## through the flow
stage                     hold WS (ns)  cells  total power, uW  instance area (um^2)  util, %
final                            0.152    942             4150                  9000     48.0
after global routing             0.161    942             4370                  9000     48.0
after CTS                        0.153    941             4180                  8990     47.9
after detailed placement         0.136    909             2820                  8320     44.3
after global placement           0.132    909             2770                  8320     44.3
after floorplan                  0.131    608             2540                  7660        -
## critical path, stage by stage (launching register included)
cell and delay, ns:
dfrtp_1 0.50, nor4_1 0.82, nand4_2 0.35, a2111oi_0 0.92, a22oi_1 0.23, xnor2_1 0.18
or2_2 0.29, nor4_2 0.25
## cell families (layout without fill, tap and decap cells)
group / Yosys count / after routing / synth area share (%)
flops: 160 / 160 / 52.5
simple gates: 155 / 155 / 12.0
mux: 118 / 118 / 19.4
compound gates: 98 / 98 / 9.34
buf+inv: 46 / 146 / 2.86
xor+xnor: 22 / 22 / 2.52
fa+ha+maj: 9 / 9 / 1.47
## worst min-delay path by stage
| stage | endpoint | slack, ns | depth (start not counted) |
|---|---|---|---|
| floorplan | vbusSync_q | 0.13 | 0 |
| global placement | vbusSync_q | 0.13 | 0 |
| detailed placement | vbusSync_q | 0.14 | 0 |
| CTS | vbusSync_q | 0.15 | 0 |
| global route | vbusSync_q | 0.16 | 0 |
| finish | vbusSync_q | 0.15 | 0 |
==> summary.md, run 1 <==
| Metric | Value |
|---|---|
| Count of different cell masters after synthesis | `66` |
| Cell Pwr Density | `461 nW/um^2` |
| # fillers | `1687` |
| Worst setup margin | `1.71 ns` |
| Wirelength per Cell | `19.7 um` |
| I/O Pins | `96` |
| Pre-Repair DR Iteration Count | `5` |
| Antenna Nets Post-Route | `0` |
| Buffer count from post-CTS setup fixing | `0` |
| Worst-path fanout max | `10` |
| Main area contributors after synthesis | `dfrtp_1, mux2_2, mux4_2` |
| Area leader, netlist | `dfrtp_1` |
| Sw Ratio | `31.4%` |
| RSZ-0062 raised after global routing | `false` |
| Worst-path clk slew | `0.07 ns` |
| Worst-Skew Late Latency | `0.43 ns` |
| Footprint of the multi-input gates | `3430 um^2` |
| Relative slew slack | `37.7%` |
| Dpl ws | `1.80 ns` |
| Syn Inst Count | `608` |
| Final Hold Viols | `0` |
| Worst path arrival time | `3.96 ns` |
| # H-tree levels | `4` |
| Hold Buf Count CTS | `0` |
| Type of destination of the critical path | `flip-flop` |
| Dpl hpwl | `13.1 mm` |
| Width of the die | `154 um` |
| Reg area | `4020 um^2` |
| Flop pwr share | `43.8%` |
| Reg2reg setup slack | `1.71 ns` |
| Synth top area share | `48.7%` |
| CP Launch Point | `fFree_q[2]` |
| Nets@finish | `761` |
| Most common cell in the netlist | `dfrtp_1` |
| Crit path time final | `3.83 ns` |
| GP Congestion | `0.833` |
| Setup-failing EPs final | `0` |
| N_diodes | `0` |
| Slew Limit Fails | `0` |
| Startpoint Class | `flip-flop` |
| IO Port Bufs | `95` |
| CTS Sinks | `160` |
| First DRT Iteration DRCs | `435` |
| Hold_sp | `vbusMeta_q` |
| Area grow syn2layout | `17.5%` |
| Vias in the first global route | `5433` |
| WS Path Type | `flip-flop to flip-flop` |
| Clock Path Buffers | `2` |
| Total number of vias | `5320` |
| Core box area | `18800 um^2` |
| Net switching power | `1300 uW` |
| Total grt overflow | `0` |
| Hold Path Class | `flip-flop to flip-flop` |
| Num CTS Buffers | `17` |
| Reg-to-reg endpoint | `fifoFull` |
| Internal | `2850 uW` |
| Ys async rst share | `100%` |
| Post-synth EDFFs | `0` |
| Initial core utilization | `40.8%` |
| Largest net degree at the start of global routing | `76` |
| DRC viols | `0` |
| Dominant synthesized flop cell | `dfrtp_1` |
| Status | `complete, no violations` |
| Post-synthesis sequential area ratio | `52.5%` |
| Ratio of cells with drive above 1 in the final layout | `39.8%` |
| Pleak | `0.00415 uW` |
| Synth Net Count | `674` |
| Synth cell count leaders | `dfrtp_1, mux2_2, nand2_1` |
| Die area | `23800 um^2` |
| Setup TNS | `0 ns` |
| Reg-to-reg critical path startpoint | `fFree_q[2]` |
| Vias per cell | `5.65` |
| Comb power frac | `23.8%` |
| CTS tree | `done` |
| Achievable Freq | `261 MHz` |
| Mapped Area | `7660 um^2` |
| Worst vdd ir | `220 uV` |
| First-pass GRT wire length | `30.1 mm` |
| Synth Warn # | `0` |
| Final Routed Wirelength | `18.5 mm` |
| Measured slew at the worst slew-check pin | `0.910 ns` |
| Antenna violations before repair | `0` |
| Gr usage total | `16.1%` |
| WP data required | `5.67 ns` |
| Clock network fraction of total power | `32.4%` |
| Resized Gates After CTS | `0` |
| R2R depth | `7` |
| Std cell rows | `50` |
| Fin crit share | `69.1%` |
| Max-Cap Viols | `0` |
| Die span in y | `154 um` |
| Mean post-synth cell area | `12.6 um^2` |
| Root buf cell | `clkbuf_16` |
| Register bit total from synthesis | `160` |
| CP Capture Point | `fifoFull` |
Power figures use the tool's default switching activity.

**Action item:**
The response should reproduce every entry above exactly.

**Answer to this problem:**
## through the flow
stage                     hold WS (ns)  cells  total power, uW  instance area (um^2)  util, %
final                            0.152    942             4150                  9000     48.0
after global routing             0.161    942             4370                  9000     48.0
after CTS                        0.153    941             4180                  8990     47.9
after detailed placement         0.136    909             2820                  8320     44.3
after global placement           0.132    909             2770                  8320     44.3
after floorplan                  0.131    608             2540                  7660        -
## critical path, stage by stage (launching register included)
cell and delay, ns:
dfrtp_1 0.50, nor4_1 0.82, nand4_2 0.35, a2111oi_0 0.92, a22oi_1 0.23, xnor2_1 0.18
or2_2 0.29, nor4_2 0.25
## cell families (layout without fill, tap and decap cells)
group / Yosys count / after routing / synth area share (%)
flops: 160 / 160 / 52.5
simple gates: 155 / 155 / 12.0
mux: 118 / 118 / 19.4
compound gates: 98 / 98 / 9.34
buf+inv: 46 / 146 / 2.86
xor+xnor: 22 / 22 / 2.52
fa+ha+maj: 9 / 9 / 1.47
## worst min-delay path by stage
| stage | endpoint | slack, ns | depth (start not counted) |
|---|---|---|---|
| floorplan | vbusSync_q | 0.13 | 0 |
| global placement | vbusSync_q | 0.13 | 0 |
| detailed placement | vbusSync_q | 0.14 | 0 |
| CTS | vbusSync_q | 0.15 | 0 |
| global route | vbusSync_q | 0.16 | 0 |
| finish | vbusSync_q | 0.15 | 0 |
==> summary.md, run 1 <==
| Metric | Value |
|---|---|
| Count of different cell masters after synthesis | `66` |
| Cell Pwr Density | `461 nW/um^2` |
| # fillers | `1687` |
| Worst setup margin | `1.71 ns` |
| Wirelength per Cell | `19.7 um` |
| I/O Pins | `96` |
| Pre-Repair DR Iteration Count | `5` |
| Antenna Nets Post-Route | `0` |
| Buffer count from post-CTS setup fixing | `0` |
| Worst-path fanout max | `10` |
| Main area contributors after synthesis | `dfrtp_1, mux2_2, mux4_2` |
| Area leader, netlist | `dfrtp_1` |
| Sw Ratio | `31.4%` |
| RSZ-0062 raised after global routing | `false` |
| Worst-path clk slew | `0.07 ns` |
| Worst-Skew Late Latency | `0.43 ns` |
| Footprint of the multi-input gates | `3430 um^2` |
| Relative slew slack | `37.7%` |
| Dpl ws | `1.80 ns` |
| Syn Inst Count | `608` |
| Final Hold Viols | `0` |
| Worst path arrival time | `3.96 ns` |
| # H-tree levels | `4` |
| Hold Buf Count CTS | `0` |
| Type of destination of the critical path | `flip-flop` |
| Dpl hpwl | `13.1 mm` |
| Width of the die | `154 um` |
| Reg area | `4020 um^2` |
| Flop pwr share | `43.8%` |
| Reg2reg setup slack | `1.71 ns` |
| Synth top area share | `48.7%` |
| CP Launch Point | `fFree_q[2]` |
| Nets@finish | `761` |
| Most common cell in the netlist | `dfrtp_1` |
| Crit path time final | `3.83 ns` |
| GP Congestion | `0.833` |
| Setup-failing EPs final | `0` |
| N_diodes | `0` |
| Slew Limit Fails | `0` |
| Startpoint Class | `flip-flop` |
| IO Port Bufs | `95` |
| CTS Sinks | `160` |
| First DRT Iteration DRCs | `435` |
| Hold_sp | `vbusMeta_q` |
| Area grow syn2layout | `17.5%` |
| Vias in the first global route | `5433` |
| WS Path Type | `flip-flop to flip-flop` |
| Clock Path Buffers | `2` |
| Total number of vias | `5320` |
| Core box area | `18800 um^2` |
| Net switching power | `1300 uW` |
| Total grt overflow | `0` |
| Hold Path Class | `flip-flop to flip-flop` |
| Num CTS Buffers | `17` |
| Reg-to-reg endpoint | `fifoFull` |
| Internal | `2850 uW` |
| Ys async rst share | `100%` |
| Post-synth EDFFs | `0` |
| Initial core utilization | `40.8%` |
| Largest net degree at the start of global routing | `76` |
| DRC viols | `0` |
| Dominant synthesized flop cell | `dfrtp_1` |
| Status | `complete, no violations` |
| Post-synthesis sequential area ratio | `52.5%` |
| Ratio of cells with drive above 1 in the final layout | `39.8%` |
| Pleak | `0.00415 uW` |
| Synth Net Count | `674` |
| Synth cell count leaders | `dfrtp_1, mux2_2, nand2_1` |
| Die area | `23800 um^2` |
| Setup TNS | `0 ns` |
| Reg-to-reg critical path startpoint | `fFree_q[2]` |
| Vias per cell | `5.65` |
| Comb power frac | `23.8%` |
| CTS tree | `done` |
| Achievable Freq | `261 MHz` |
| Mapped Area | `7660 um^2` |
| Worst vdd ir | `220 uV` |
| First-pass GRT wire length | `30.1 mm` |
| Synth Warn # | `0` |
| Final Routed Wirelength | `18.5 mm` |
| Measured slew at the worst slew-check pin | `0.910 ns` |
| Antenna violations before repair | `0` |
| Gr usage total | `16.1%` |
| WP data required | `5.67 ns` |
| Clock network fraction of total power | `32.4%` |
| Resized Gates After CTS | `0` |
| R2R depth | `7` |
| Std cell rows | `50` |
| Fin crit share | `69.1%` |
| Max-Cap Viols | `0` |
| Die span in y | `154 um` |
| Mean post-synth cell area | `12.6 um^2` |
| Root buf cell | `clkbuf_16` |
| Register bit total from synthesis | `160` |
| CP Capture Point | `fifoFull` |
Power figures use the tool's default switching activity.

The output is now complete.